L’argomento del dialogo passa per il luogo “magico” rappresentato dal New Mexico, tale più per la nuvola rosso-violacea del fungo atomico – letto da Alicia/Cormac come simbolo di un’epoca più della Terra vista dallo spazio – che per l’antica Opera di Santa Fe osannata da Arbasino. Nel dialogo riappaiono i personaggi allucinatori conosciuti nel Passeggero, invasori della mente paranoide e sociopatica (secondo le molteplici diagnosi) di Alicia, tratteggiati con una sabbiosa ironia tendente a presentar loro un addio per sempre. Il linguaggio, l’arte, sono per lei tutto, ma la matematica è la cosa più importante, tanto da esporre al dottor Cohen l’idea che Dio non è un matematico: “Dio non sa fare due più due. Zero e uno sono tutto ciò con cui gli è dato lavorare. Il resto siamo noi”. E qui torna l’ombra incombente di von Neumann che concepì, alla fine della seconda guerra mondiale, il calcolatore universale dando inizio alle vastità dell’informatica.

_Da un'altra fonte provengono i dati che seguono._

**src/rtl/fefh_pkg.sv**
```systemverilog
// shared constants and command/status types of the edge-hold fir filter
package fefh_pkg;

  localparam int MAX_TAPS = 32;
  localparam int TAP_W    = $clog2(MAX_TAPS);
  localparam int CFG_W    = 6;
  localparam int SLOT_W   = 5;
  localparam int SAMPLE_W = 16;
  localparam int COEF_W   = 16;
  localparam int OUT_W    = 16;
  localparam int FRAC_W   = 15;
  localparam int PROD_W   = SAMPLE_W + COEF_W;
  localparam int ACC_W    = PROD_W + TAP_W;

  // word kinds on the input channel
  localparam logic KIND_SAMPLE = 1'b0;
  localparam logic KIND_COEF   = 1'b1;

  // controller to datapath
  typedef struct packed {
    logic             start;
    logic             coef_we;
    logic             mac_en;
    logic [TAP_W-1:0] tap_idx;
    logic [TAP_W-1:0] hist_idx;
    logic             out_load;
  } fefh_cmd_t;

  // datapath to controller
  typedef struct packed {
    logic out_full;
  } fefh_sts_t;

endpackage

```
**src/rtl/fefh_dp.sv**
```systemverilog
// datapath: history line, tap table, shared multiply-accumulate and output register
module fefh_dp (
  input  logic                               clk_i,
  input  logic                               rst_ni,
  input  fefh_pkg::fefh_cmd_t                cmd_i,
  output fefh_pkg::fefh_sts_t                sts_o,
  input  logic signed [fefh_pkg::SAMPLE_W-1:0] sample_value_i,
  input  logic                               signal_start_i,
  input  logic [fefh_pkg::SLOT_W-1:0]        coef_slot_i,
  input  logic signed [fefh_pkg::COEF_W-1:0] coef_word_i,
  input  logic                               out_stall_i,
  output logic                               out_valid_o,
  output logic signed [fefh_pkg::OUT_W-1:0]  filtered_value_o,
  output logic                               clipped_o
);
  import fefh_pkg::*;

  logic signed [SAMPLE_W-1:0] hist_q [MAX_TAPS];
  logic signed [COEF_W-1:0]   tap_q  [MAX_TAPS];
  logic signed [PROD_W-1:0]   prod_q;
  logic                       prod_vld_q;
  logic signed [ACC_W-1:0]    acc_q;
  logic                       out_vld_q;
  logic signed [OUT_W-1:0]    out_val_q;
  logic                       out_clip_q;

  logic signed [PROD_W-1:0]   prod_d;
  logic                       ovf;
  logic signed [OUT_W-1:0]    sat_val;

  assign prod_d = tap_q[cmd_i.tap_idx] * hist_q[cmd_i.hist_idx];

  // floor shift is dropping the fraction bits; overflow when the bits above
  // the 16-bit window disagree with its sign bit
  assign ovf = !((&acc_q[ACC_W-1:FRAC_W+OUT_W-1]) || !(|acc_q[ACC_W-1:FRAC_W+OUT_W-1]));
  always_comb begin
    if (ovf) begin
      sat_val = acc_q[ACC_W-1] ? {1'b1, {(OUT_W-1){1'b0}}} : {1'b0, {(OUT_W-1){1'b1}}};
    end else begin
      sat_val = acc_q[FRAC_W+OUT_W-1:FRAC_W];
    end
  end

  // history and tap table
  always_ff @(posedge clk_i or negedge rst_ni) begin
    if (!rst_ni) begin
      for (int i = 0; i < MAX_TAPS; i++) begin
        hist_q[i] <= '0;
        tap_q[i]  <= '0;
      end
    end else begin
      if (cmd_i.start) begin
        if (signal_start_i) begin
          for (int i = 0; i < MAX_TAPS; i++) hist_q[i] <= sample_value_i;
        end else begin
          for (int i = MAX_TAPS - 1; i > 0; i--) hist_q[i] <= hist_q[i-1];
          hist_q[0] <= sample_value_i;
        end
      end
      if (cmd_i.coef_we && (int'(coef_slot_i) < MAX_TAPS)) begin
        tap_q[TAP_W'(coef_slot_i)] <= coef_word_i;
      end
    end
  end

  // multiply then accumulate, one register between
  always_ff @(posedge clk_i or negedge rst_ni) begin
    if (!rst_ni) begin
      prod_vld_q <= 1'b0;
    end else begin
      prod_vld_q <= cmd_i.mac_en;
    end
  end

  always_ff @(posedge clk_i) begin
    prod_q <= prod_d;
    if (cmd_i.start) begin
      acc_q <= '0;
    end else if (prod_vld_q) begin
      acc_q <= acc_q + {{(ACC_W-PROD_W){prod_q[PROD_W-1]}}, prod_q};
    end
  end

  // output register
  always_ff @(posedge clk_i or negedge rst_ni) begin
    if (!rst_ni) begin
      out_vld_q <= 1'b0;
    end else if (cmd_i.out_load) begin
      out_vld_q <= 1'b1;
    end else if (!out_stall_i) begin
      out_vld_q <= 1'b0;
    end
  end

  always_ff @(posedge clk_i) begin
    if (cmd_i.out_load) begin
      out_val_q  <= sat_val;
      out_clip_q <= ovf;
    end
  end

  assign sts_o.out_full  = out_vld_q;
  assign out_valid_o      = out_vld_q;
  assign filtered_value_o = out_val_q;
  assign clipped_o        = out_clip_q;

  a_start_no_pending_product: assert property (@(posedge clk_i) disable iff (!rst_ni)
    cmd_i.start |-> !prod_vld_q)
    else $error("new word started while a product was still in flight");

  a_mac_feeds_acc: assert property (@(posedge clk_i) disable iff (!rst_ni)
    cmd_i.mac_en |=> prod_vld_q)
    else $error("issued tap product never reached the accumulator");

  a_no_load_during_mac: assert property (@(posedge clk_i) disable iff (!rst_ni)
    cmd_i.out_load |-> (!prod_vld_q && !cmd_i.mac_en))
    else $error("result loaded before accumulation finished");

endmodule

```
**src/rtl/fefh_ctrl.sv**
```systemverilog
// controller: word acceptance, tap sequencing and result handoff
module fefh_ctrl (
  input  logic                          clk_i,
  input  logic                          rst_ni,
  input  logic                          in_valid_i,
  output logic                          in_stall_o,
  input  logic                          kind_i,
  input  logic                          cfg_valid_i,
  input  logic                          cfg_ready_i,
  input  logic [fefh_pkg::CFG_W-1:0]    cfg_tap_count_i,
  input  logic                          out_stall_i,
  input  fefh_pkg::fefh_sts_t           sts_i,
  output fefh_pkg::fefh_cmd_t           cmd_o
);
  import fefh_pkg::*;

  typedef enum logic [1:0] {
    S_IDLE,
    S_MAC,
    S_DRAIN,
    S_DONE
  } state_e;

  state_e           state_q, state_d;
  logic [TAP_W-1:0] k_q, k_d;
  logic [TAP_W-1:0] nm1_q, nm1_d;
  logic             in_acc;
  logic             can_load;

  assign in_acc   = in_valid_i && !in_stall_o;
  assign can_load = !sts_i.out_full || !out_stall_i;
  assign in_stall_o = (state_q != S_IDLE);

  always_comb begin
    state_d = state_q;
    k_d     = k_q;
    nm1_d   = nm1_q;
    cmd_o   = '0;
    cmd_o.tap_idx  = k_q;
    cmd_o.hist_idx = nm1_q - k_q;

    // tap count zero acts as one tap, above the table size it saturates
    if (cfg_valid_i && cfg_ready_i) begin
      if (cfg_tap_count_i == '0) begin
        nm1_d = '0;
      end else if (int'(cfg_tap_count_i) > MAX_TAPS) begin
        nm1_d = TAP_W'(MAX_TAPS - 1);
      end else begin
        nm1_d = TAP_W'(cfg_tap_count_i - CFG_W'(1));
      end
    end

    unique case (state_q)
      S_IDLE: begin
        if (in_acc) begin
          if (kind_i == KIND_COEF) begin
            cmd_o.coef_we = 1'b1;
          end else begin
            cmd_o.start = 1'b1;
            k_d         = '0;
            state_d     = S_MAC;
          end
        end
      end
      S_MAC: begin
        cmd_o.mac_en = 1'b1;
        if (k_q == nm1_q) begin
          state_d = S_DRAIN;
        end else begin
          k_d = k_q + TAP_W'(1);
        end
      end
      S_DRAIN: begin
        state_d = S_DONE;
      end
      S_DONE: begin
        if (can_load) begin
          cmd_o.out_load = 1'b1;
          state_d        = S_IDLE;
        end
      end
      default: begin
        state_d = S_IDLE;
      end
    endcase
  end

  always_ff @(posedge clk_i or negedge rst_ni) begin
    if (!rst_ni) begin
      state_q <= S_IDLE;
      k_q     <= '0;
      nm1_q   <= '0;
    end else begin
      state_q <= state_d;
      k_q     <= k_d;
      nm1_q   <= nm1_d;
    end
  end

  a_k_in_range: assert property (@(posedge clk_i) disable iff (!rst_ni)
    (state_q == S_MAC) |-> (k_q <= nm1_q))
    else $error("tap counter ran past the tap count");

  a_sample_starts_mac: assert property (@(posedge clk_i) disable iff (!rst_ni)
    (in_acc && kind_i == KIND_SAMPLE) |=> (state_q == S_MAC && k_q == '0))
    else $error("accepted sample did not start the tap walk");

  a_drain_to_done: assert property (@(posedge clk_i) disable iff (!rst_ni)
    (state_q == S_DRAIN) |=> (state_q == S_DONE))
    else $error("drain cycle not followed by result handoff");

endmodule

```
**src/rtl/fir_filter_edge_hold_top.sv**
```systemverilog
// top level of the edge-hold direct-form fir filter
//
// input channel: in_valid_i / in_stall_o carry one word per handshake, either
// a sample word (kind_i low) or a coefficient word (kind_i high) that writes
// coef_word_i into tap coef_slot_i. a sample word with signal_start_i high
// first fills the whole history with itself
// output channel: out_valid_o / out_stall_i carry one result word per sample
// word, none per coefficient word
// config channel: cfg_valid_i / cfg_ready_o write the tap count, which the user
// must change only while the filter is idle; the block itself does not enforce it
// sequencing: a sample word with L taps in use walks them through the single
// shared multiplier, one tap per cycle, then passes a drain state and a done
// state that loads the result once the output register is free; the next word
// is accepted only after the result is loaded. a coefficient word is written
// straight into the tap table and leaves the filter idle for the next word
// reset: history, tap table cleared, tap count one, both channels empty
// a stalled receiver holds the result; a finished next result waits in the
// accumulator until the output register frees up
module fir_filter_edge_hold_top (
  input  logic                               clk_i,
  input  logic                               rst_ni,
  // input words
  input  logic                               in_valid_i,
  output logic                               in_stall_o,
  input  logic                               kind_i,
  input  logic signed [fefh_pkg::SAMPLE_W-1:0] sample_value_i,
  input  logic                               signal_start_i,
  input  logic [fefh_pkg::SLOT_W-1:0]        coef_slot_i,
  input  logic signed [fefh_pkg::COEF_W-1:0] coef_word_i,
  // tap count register
  input  logic                               cfg_valid_i,
  output logic                               cfg_ready_o,
  input  logic [fefh_pkg::CFG_W-1:0]         cfg_tap_count_i,
  // result words
  output logic                               out_valid_o,
  input  logic                               out_stall_i,
  output logic signed [fefh_pkg::OUT_W-1:0]  filtered_value_o,
  output logic                               clipped_o
);
  import fefh_pkg::*;

  fefh_cmd_t cmd;
  fefh_sts_t sts;

  // the register write is always taken; the user must issue it only while idle, the block does not enforce this
  assign cfg_ready_o = 1'b1;

  fefh_ctrl u_ctrl (
    .clk_i           (clk_i),
    .rst_ni          (rst_ni),
    .in_valid_i      (in_valid_i),
    .in_stall_o      (in_stall_o),
    .kind_i          (kind_i),
    .cfg_valid_i     (cfg_valid_i),
    .cfg_ready_i     (cfg_ready_o),
    .cfg_tap_count_i (cfg_tap_count_i),
    .out_stall_i     (out_stall_i),
    .sts_i           (sts),
    .cmd_o           (cmd)
  );

  fefh_dp u_dp (
    .clk_i            (clk_i),
    .rst_ni           (rst_ni),
    .cmd_i            (cmd),
    .sts_o            (sts),
    .sample_value_i   (sample_value_i),
    .signal_start_i   (signal_start_i),
    .coef_slot_i      (coef_slot_i),
    .coef_word_i      (coef_word_i),
    .out_stall_i      (out_stall_i),
    .out_valid_o      (out_valid_o),
    .filtered_value_o (filtered_value_o),
    .clipped_o        (clipped_o)
  );

  // a held result must never be overwritten by the next one
  a_no_result_overwrite: assert property (@(posedge clk_i) disable iff (!rst_ni)
    (out_valid_o && out_stall_i) |-> !cmd.out_load)
    else $error("result overwritten while the receiver stalls");

endmodule

```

Non sappiamo se la mente di Alicia si sia evoluta rivolgendosi al futuro, il dialogo ora è il campo di forze dove tutto quanto è l’amore per il fratello Bobby. Il tempo non esiste più se lei è capace di leggere l’orologio anche al contrario. La verità del mondo le è vicina nel desiderio esplicito e “sconcio” (così lo definisce) per Bobby. Infine, dopo tanta avventura sulle creste d’onda mentali dei geni del Novecento, consapevole che non si può più parlare di un mondo oggettivo, Alicia sente scardinata la propria reticenza nel parlare del suo amore per il fratello. È questa verità che appare, eloquente e definitiva, a lei e al dottor Cohen.